6. Pillsbury Ready to Bake sugar cookies
These don’t taste as great as you remember, but they’re the only cookies on this list that tell a story. The peel-off dough balls bloom in the oven to reveal a misshapen Snoopy, a jolly pumpkin and a lopsided Christmas tree. Many of them will burn; that’s a given. But doesn’t nostalgia taste even better?
5. Keebler Chips Deluxe Rainbow
Substituting measly chocolate chips for the far more powerful M&Ms is masterful. These little rainbow joys are reminiscent of the candy-dotted cookies you could only find in mall food courts, and far more chocolatey than, hmm, the rock-like Chips Ahoy (again, you won’t find those here).
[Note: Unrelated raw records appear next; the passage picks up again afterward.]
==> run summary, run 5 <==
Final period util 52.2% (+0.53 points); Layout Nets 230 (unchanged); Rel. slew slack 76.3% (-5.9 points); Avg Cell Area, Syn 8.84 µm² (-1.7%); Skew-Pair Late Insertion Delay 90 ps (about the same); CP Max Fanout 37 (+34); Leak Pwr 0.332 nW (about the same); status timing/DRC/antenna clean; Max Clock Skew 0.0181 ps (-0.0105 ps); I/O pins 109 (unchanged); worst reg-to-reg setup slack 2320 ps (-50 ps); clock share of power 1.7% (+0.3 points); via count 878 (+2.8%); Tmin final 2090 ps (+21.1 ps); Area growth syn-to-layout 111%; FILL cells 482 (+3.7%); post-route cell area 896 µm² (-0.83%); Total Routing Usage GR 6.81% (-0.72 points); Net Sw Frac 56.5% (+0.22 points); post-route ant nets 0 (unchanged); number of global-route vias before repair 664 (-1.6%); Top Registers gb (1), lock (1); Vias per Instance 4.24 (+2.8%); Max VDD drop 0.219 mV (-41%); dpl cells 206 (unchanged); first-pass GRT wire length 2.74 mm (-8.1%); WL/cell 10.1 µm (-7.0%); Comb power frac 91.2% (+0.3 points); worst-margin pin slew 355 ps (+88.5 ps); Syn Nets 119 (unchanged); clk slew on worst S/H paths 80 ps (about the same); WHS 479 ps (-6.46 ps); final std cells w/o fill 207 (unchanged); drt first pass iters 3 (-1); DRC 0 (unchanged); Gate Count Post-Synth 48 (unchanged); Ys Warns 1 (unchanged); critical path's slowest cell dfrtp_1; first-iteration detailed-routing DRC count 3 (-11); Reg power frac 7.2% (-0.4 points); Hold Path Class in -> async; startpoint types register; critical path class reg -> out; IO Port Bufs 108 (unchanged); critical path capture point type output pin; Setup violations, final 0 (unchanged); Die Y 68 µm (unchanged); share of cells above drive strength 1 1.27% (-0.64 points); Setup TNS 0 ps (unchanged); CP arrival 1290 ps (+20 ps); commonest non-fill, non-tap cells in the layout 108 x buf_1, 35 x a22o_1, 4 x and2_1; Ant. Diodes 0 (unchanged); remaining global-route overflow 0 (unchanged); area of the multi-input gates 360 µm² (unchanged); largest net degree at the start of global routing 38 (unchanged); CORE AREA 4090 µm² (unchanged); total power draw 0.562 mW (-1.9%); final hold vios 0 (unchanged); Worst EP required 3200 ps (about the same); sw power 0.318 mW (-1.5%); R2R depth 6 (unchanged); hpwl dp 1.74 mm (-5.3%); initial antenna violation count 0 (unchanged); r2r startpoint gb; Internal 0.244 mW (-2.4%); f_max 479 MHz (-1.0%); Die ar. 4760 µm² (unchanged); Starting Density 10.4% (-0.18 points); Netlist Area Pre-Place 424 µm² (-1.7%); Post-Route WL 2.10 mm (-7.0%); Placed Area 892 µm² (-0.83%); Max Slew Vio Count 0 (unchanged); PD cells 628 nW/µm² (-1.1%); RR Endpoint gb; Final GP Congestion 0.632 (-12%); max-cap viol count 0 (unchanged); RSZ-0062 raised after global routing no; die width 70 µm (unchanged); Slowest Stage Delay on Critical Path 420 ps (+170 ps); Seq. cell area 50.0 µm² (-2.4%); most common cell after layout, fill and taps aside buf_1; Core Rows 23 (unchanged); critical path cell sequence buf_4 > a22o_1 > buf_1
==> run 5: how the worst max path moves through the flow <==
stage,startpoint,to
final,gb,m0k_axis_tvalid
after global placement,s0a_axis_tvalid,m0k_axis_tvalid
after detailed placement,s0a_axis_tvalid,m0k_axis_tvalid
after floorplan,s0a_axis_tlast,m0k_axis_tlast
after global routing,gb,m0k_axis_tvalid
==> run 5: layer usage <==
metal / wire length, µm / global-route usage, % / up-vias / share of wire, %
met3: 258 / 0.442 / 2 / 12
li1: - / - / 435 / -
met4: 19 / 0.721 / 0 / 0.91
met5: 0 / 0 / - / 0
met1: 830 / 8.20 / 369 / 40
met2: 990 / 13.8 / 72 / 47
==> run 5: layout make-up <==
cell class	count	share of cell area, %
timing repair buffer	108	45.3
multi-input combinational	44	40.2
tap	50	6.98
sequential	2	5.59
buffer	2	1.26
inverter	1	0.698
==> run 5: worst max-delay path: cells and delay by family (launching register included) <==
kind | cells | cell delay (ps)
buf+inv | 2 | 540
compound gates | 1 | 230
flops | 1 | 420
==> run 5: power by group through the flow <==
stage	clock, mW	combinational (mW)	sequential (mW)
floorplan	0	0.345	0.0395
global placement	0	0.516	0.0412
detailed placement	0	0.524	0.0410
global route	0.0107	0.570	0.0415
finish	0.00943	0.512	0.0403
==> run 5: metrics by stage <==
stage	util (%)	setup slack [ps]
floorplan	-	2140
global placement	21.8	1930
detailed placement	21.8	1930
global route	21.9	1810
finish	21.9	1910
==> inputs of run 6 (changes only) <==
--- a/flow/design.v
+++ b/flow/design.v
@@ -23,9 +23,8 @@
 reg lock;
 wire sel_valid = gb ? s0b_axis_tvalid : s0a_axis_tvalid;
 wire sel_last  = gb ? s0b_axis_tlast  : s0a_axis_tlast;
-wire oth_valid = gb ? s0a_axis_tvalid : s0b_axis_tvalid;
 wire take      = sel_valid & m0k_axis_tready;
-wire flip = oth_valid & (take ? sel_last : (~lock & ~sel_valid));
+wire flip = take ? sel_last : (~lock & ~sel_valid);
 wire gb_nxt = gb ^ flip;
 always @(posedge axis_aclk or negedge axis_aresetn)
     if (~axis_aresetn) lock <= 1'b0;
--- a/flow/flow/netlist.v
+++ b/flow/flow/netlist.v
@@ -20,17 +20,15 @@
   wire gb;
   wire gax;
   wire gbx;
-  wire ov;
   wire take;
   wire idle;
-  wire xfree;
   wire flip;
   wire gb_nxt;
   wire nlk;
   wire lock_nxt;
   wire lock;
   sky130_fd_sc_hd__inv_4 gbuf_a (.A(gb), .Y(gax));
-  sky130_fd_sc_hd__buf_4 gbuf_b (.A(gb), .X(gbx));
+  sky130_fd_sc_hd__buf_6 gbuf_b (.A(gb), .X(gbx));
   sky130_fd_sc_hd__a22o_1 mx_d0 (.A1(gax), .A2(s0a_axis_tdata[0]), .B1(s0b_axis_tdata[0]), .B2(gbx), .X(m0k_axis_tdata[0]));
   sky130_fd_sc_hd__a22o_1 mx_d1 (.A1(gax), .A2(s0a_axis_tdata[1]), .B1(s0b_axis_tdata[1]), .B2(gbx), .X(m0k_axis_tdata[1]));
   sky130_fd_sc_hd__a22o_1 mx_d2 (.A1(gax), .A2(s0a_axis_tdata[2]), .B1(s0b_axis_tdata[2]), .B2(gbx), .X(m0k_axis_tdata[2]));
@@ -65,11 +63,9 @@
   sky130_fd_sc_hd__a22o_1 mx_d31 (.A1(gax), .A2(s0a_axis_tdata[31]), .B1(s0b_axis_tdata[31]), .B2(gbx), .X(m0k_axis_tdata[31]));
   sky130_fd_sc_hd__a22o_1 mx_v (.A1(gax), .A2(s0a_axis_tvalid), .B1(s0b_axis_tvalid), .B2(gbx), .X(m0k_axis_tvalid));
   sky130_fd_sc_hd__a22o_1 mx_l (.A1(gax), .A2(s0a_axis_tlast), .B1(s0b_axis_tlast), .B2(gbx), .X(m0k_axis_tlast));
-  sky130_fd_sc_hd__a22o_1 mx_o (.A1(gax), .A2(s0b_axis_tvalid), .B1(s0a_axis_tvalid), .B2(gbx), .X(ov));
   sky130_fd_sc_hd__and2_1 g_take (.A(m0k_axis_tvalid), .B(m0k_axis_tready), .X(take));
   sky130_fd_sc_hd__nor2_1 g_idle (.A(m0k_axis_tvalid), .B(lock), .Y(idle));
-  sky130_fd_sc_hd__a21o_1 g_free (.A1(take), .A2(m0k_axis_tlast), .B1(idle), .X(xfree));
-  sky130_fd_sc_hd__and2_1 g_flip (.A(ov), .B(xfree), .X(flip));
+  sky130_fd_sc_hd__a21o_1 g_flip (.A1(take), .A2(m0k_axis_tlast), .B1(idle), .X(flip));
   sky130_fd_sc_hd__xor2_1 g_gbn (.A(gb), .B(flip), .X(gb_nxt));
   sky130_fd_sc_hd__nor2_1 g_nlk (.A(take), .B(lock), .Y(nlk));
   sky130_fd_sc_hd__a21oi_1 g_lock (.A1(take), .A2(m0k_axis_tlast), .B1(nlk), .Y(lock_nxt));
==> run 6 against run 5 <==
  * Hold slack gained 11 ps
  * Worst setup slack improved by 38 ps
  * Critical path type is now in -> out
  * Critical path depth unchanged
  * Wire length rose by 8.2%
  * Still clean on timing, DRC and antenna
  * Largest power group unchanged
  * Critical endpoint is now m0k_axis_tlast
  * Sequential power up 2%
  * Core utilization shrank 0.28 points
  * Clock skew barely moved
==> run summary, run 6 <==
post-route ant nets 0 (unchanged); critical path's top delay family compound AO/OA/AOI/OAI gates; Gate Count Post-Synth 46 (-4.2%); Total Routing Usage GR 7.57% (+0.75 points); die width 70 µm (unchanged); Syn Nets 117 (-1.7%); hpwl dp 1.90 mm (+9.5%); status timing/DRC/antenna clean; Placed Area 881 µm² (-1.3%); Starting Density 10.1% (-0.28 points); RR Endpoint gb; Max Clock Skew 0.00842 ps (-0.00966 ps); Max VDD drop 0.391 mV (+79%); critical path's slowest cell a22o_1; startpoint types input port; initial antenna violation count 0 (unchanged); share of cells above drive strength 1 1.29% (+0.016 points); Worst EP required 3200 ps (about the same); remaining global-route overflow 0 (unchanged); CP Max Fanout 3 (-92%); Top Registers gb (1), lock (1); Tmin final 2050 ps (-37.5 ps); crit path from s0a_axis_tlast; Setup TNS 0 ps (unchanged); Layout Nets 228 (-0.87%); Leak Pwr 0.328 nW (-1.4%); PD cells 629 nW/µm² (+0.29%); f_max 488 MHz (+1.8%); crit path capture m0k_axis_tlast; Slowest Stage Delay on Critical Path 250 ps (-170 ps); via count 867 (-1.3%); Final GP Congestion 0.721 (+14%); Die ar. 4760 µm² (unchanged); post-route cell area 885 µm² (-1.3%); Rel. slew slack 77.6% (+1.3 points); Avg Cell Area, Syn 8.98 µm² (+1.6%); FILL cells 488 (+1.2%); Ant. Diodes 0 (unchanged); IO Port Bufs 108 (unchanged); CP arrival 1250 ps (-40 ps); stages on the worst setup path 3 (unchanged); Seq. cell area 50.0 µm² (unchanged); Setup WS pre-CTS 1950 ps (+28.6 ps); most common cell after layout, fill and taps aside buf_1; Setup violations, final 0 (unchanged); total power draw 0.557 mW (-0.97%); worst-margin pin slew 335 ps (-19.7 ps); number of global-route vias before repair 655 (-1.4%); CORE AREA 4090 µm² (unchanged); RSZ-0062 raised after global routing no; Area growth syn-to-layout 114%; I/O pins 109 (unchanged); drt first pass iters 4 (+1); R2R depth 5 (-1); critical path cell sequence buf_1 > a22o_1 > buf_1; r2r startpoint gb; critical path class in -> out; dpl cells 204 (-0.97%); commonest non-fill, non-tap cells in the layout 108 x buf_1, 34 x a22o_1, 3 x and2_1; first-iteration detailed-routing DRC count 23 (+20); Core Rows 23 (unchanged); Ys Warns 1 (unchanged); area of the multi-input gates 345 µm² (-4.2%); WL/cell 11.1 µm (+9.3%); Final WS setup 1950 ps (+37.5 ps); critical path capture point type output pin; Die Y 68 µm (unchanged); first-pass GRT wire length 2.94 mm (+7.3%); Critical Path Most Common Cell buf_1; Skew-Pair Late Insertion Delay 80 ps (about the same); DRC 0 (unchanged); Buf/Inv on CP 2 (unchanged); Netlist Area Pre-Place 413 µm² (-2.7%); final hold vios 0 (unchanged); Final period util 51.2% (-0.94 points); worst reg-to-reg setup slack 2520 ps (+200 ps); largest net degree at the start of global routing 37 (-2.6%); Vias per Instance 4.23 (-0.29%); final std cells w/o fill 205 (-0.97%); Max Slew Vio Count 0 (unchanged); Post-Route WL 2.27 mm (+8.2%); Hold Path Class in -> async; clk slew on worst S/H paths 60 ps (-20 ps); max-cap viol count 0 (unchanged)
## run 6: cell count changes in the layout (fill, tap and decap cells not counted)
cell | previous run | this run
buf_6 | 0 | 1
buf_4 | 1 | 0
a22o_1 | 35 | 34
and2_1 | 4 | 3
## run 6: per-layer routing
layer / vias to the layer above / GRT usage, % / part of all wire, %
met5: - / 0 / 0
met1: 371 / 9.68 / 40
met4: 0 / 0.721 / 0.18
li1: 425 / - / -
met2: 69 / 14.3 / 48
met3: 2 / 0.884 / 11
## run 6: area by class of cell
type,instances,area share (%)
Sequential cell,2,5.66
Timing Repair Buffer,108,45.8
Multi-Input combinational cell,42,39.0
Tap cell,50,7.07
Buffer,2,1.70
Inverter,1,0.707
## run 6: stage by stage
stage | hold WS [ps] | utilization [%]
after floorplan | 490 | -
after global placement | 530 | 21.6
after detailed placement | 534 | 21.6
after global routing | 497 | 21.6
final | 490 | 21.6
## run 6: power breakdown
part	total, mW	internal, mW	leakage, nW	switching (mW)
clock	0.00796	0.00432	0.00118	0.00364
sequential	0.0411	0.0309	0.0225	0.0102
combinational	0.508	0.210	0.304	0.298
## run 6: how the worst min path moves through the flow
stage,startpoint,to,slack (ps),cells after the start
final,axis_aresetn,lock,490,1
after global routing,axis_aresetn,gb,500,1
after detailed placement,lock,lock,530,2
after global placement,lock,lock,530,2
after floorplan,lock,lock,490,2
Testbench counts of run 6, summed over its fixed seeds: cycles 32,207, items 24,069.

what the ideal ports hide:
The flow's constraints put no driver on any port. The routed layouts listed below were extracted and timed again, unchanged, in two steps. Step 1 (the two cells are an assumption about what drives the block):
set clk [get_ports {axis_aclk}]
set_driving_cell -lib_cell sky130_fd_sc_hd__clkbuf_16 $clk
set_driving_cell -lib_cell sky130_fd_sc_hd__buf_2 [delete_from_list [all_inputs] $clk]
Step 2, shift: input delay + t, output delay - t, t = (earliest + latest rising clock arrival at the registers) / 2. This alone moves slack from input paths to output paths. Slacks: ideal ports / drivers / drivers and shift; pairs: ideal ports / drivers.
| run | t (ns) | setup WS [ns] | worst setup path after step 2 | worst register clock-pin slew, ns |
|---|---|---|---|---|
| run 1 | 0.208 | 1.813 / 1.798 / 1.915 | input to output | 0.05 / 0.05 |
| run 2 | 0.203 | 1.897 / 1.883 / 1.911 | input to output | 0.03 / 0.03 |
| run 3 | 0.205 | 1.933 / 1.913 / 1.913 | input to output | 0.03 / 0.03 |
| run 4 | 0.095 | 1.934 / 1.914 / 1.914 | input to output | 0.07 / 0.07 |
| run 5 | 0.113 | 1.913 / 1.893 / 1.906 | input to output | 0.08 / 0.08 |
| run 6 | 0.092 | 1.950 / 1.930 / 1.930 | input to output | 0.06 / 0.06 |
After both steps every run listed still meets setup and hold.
The cookie itself is a bit chalky like Famous Amos, but those bulging globes of rainbow chocolate elevate these far beyond the competition.
4. Pepperidge Farm Milano
Nothing said maturity to a school-aged kid more than showing up at lunchtime with these vaguely European wafers. Are these cookies meant to be Italian? Kids could care less, when there’s that luxurious fudge that glues the two biscuits together. Whenever these melted in lunchboxes, the results were catastrophic — and tragic, for the waste of an excellent cookie.
3. Keebler Fudge Stripes
Whatever the Keebler Elf is doing in that little treehouse bakery of his is absolutely working, because these are a DELIGHT! The ribbons of fudge that blanket the donut-shaped shortbread reveal a back that is coated in more fudge. Your mouth and hands will also be coated in fudge by the time you’re done snacking.
2. Lofthouse frosted sugar cookies
These cookies are drama. You spot them out of the corner of your eye at a holiday party, and suddenly they’re all you can think about — the frosting laid on so thick it sticks to the roof of your mouth and dyes your tongue. These cookies inspire division among coworkers, who dislike the pillowy soft sugar cookie and the stingingly sweet frosting. But that division means nothing to people like you, who swore fealty to this cookie long ago. These cookies feign modesty, but they know by the end of the party, they’ll be gone.
1. Oreo
Is this a surprise to anyone? It shouldn’t be. Oreos are perfect. They’re dunkable, stackable and completely bingeable. Whether you peel off the vanilla cream patty (sacrilegious, in this writer’s opinion) or eat the cookie in its entirety as Nabisco intended, their sublimity cannot be denied.
Every iteration of Oreo reveals its multitudes. Whether you prefer yours in miniature, golden, dunked in fudge, thin, Double Stuf, you’d be hard-pressed to find an Oreo done wrong (unless it’s, like, the Swedish Fish Oreo, which is unacceptable).